$ cat design/flow/run.sh
#!/bin/bash
# OpenROAD 26Q1-2900-gdf79404cd8, Yosys 0.63+post, stock flow scripts
make -C /OpenROAD-flow-scripts/flow DESIGN_CONFIG=/design/flow/config.mk WORK_HOME=/design/flow/orfs finish
$ cat design/flow/config.mk
export PLATFORM = sky130hd
export DESIGN_NAME = crack_ctrl
export DESIGN_NICKNAME = crack_ctrl
export VERILOG_FILES = /design/flow/design.v
export SDC_FILE = /design/flow/constraint.sdc
export NUM_CORES = 4
export LEC_CHECK = 1
export CORE_AREA = 10 10 73 73
export DIE_AREA = 0 0 83 83
$ cat design/flow/constraint.sdc
current_design crack_ctrl

set clk_period 2.9
set clk_io_pct 0.2

create_clock -name clk0 -period $clk_period [get_ports {clk}]

set non_clock_inputs [all_inputs -no_clocks]
set_input_delay [expr $clk_period * $clk_io_pct] -clock clk0 $non_clock_inputs
set_output_delay [expr $clk_period * $clk_io_pct] -clock clk0 [all_outputs]
==> run.sh <==
#!/bin/bash
# OpenROAD 26Q1-2900-gdf79404cd8, Yosys 0.63+post, stock flow scripts
make -C /OpenROAD-flow-scripts/flow DESIGN_CONFIG=/design/flow/config.mk WORK_HOME=/design/flow/orfs finish
==> config.mk <==
export PLATFORM = sky130hd
export DESIGN_NAME = amba_ahb_slave
export DESIGN_NICKNAME = amba_ahb_slave
export VERILOG_FILES = /design/flow/design.v
export SDC_FILE = /design/flow/constraint.sdc
export NUM_CORES = 4
export LEC_CHECK = 1
export CORE_UTILIZATION = 30
==> constraint.sdc <==
current_design amba_ahb_slave

set clk_period 7.7
set clk_io_pct 0.2

create_clock -name clk0 -period $clk_period [get_ports {hclk}]

set non_clock_inputs [all_inputs -no_clocks]
set_input_delay [expr $clk_period * $clk_io_pct] -clock clk0 $non_clock_inputs
set_output_delay [expr $clk_period * $clk_io_pct] -clock clk0 [all_outputs]
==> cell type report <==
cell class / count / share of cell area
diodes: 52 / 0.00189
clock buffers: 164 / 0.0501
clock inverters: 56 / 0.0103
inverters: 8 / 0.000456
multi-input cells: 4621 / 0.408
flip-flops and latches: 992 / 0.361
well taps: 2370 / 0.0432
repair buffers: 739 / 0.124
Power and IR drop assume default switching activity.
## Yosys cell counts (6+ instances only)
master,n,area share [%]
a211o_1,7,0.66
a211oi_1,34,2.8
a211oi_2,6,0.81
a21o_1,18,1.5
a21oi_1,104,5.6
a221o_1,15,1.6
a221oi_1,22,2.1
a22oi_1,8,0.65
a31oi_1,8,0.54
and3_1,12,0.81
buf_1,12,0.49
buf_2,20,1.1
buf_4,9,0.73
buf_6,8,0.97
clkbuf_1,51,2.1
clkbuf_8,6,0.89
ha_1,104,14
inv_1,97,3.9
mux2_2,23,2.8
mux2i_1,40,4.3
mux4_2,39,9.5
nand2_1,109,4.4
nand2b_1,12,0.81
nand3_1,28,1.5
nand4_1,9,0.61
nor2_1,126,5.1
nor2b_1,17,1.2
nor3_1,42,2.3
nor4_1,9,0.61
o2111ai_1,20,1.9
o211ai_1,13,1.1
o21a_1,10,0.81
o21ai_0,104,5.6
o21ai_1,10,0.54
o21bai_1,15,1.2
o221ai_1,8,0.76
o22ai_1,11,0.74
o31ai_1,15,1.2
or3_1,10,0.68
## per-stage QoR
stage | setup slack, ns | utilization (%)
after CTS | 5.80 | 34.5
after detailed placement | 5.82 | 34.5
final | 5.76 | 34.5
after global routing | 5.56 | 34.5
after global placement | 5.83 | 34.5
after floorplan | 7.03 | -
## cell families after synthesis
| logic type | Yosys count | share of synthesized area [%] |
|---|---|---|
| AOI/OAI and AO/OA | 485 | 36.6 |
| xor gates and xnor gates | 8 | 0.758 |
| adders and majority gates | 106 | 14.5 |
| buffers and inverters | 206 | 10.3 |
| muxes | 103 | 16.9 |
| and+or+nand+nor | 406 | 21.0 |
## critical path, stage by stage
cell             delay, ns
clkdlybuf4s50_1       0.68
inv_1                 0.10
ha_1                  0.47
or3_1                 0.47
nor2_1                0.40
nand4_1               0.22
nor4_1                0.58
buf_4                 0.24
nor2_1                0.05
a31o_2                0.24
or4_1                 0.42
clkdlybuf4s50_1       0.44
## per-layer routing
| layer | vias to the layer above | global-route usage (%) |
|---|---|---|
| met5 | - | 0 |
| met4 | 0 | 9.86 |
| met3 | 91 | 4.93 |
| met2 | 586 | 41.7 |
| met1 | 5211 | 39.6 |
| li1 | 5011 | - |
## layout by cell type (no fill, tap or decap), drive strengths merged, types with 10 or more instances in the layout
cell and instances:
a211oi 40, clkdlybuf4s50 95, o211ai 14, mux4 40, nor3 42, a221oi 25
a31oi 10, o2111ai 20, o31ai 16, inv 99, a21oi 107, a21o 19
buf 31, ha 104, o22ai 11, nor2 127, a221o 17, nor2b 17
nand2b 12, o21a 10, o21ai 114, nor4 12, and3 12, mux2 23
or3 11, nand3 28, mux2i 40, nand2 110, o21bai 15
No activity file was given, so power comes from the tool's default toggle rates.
module BE(
    input clk,
    input reset,
    input [31:0] VAdd,
    input [3 :0] CPUByteEn,
    input [31:0] WD,
    input [31:0] DMout,
    output [31:0] DMAdd,
    output [31:0] TC1Add,
    output [31:0] TC2Add,
    output [3:0] DMByteEn,
    output TC1WE,
    output TC2WE,
    output [31:0] BEOut,
    output [1:0] HWInt_BE
);
    assign DMAdd = (|DMByteEn) ? VAdd : 0;
    assign TC1Add = (VAdd >= 32'h0000_7f00 && VAdd <= 32'h0000_7f0b) ? {VAdd[31:2],2'b0} : 0;
    assign TC2Add = (VAdd >= 32'h0000_7f10 && VAdd <= 32'h0000_7f1b) ? {VAdd[31:2],2'b0} : 0;
    assign HWInt_BE = {IRQ2, IRQ1};
    assign DMByteEn = (VAdd < 32'h3000) ? CPUByteEn : 0;
    assign TC1WE = (&CPUByteEn && VAdd >= 32'h0000_7f00 && VAdd <= 32'h0000_7f0b);
    assign TC2WE = (&CPUByteEn && VAdd >= 32'h0000_7f10 && VAdd <= 32'h0000_7f1b);
    wire [31:0] TC1Out, TC2Out;
    assign BEOut = (VAdd < 32'h3000)                                ? DMout :
                   (VAdd >= 32'h0000_7f00 && VAdd <= 32'h0000_7f0b) ? TC1Out:
                   (VAdd >= 32'h0000_7f10 && VAdd <= 32'h0000_7f1b) ? TC2Out:
                   0;
    TC TC1(
        .clk(clk),
        .reset(reset),
        .Addr(VAdd[31:2]),
        .WE(TC1WE),
        .Din(WD),
        .Dout(TC1Out),
        .IRQ(IRQ1)
    );
    TC TC2(
        .clk(clk),
        .reset(reset),
        .Addr(VAdd[31:2]),
        .WE(TC2WE),
        .Din(WD),
        .Dout(TC2Out),
        .IRQ(IRQ2)
    );
endmodule
[design/flow/run.sh]
#!/bin/bash
# OpenROAD 26Q1-2900-gdf79404cd8, Yosys 0.63+post, stock flow scripts
make -C /OpenROAD-flow-scripts/flow DESIGN_CONFIG=/design/flow/config.mk WORK_HOME=/design/flow/orfs finish
[design/flow/constraint.sdc]
current_design CU

set clk_period 4.9
set clk_io_pct 0.2

create_clock -name clk0 -period $clk_period

set non_clock_inputs [all_inputs -no_clocks]
set_input_delay [expr $clk_period * $clk_io_pct] -clock clk0 $non_clock_inputs
set_output_delay [expr $clk_period * $clk_io_pct] -clock clk0 [all_outputs]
────
WHAT IS REQUIRED: Retype exactly the lines above, from the one with "cell type report" through the one with "after CTS | 5.80 | 34.5", inclusive.

REPLY TO THE EXERCISE:
==> cell type report <==
cell class / count / share of cell area
diodes: 52 / 0.00189
clock buffers: 164 / 0.0501
clock inverters: 56 / 0.0103
inverters: 8 / 0.000456
multi-input cells: 4621 / 0.408
flip-flops and latches: 992 / 0.361
well taps: 2370 / 0.0432
repair buffers: 739 / 0.124
Power and IR drop assume default switching activity.
## Yosys cell counts (6+ instances only)
master,n,area share [%]
a211o_1,7,0.66
a211oi_1,34,2.8
a211oi_2,6,0.81
a21o_1,18,1.5
a21oi_1,104,5.6
a221o_1,15,1.6
a221oi_1,22,2.1
a22oi_1,8,0.65
a31oi_1,8,0.54
and3_1,12,0.81
buf_1,12,0.49
buf_2,20,1.1
buf_4,9,0.73
buf_6,8,0.97
clkbuf_1,51,2.1
clkbuf_8,6,0.89
ha_1,104,14
inv_1,97,3.9
mux2_2,23,2.8
mux2i_1,40,4.3
mux4_2,39,9.5
nand2_1,109,4.4
nand2b_1,12,0.81
nand3_1,28,1.5
nand4_1,9,0.61
nor2_1,126,5.1
nor2b_1,17,1.2
nor3_1,42,2.3
nor4_1,9,0.61
o2111ai_1,20,1.9
o211ai_1,13,1.1
o21a_1,10,0.81
o21ai_0,104,5.6
o21ai_1,10,0.54
o21bai_1,15,1.2
o221ai_1,8,0.76
o22ai_1,11,0.74
o31ai_1,15,1.2
or3_1,10,0.68
## per-stage QoR
stage | setup slack, ns | utilization (%)
after CTS | 5.80 | 34.5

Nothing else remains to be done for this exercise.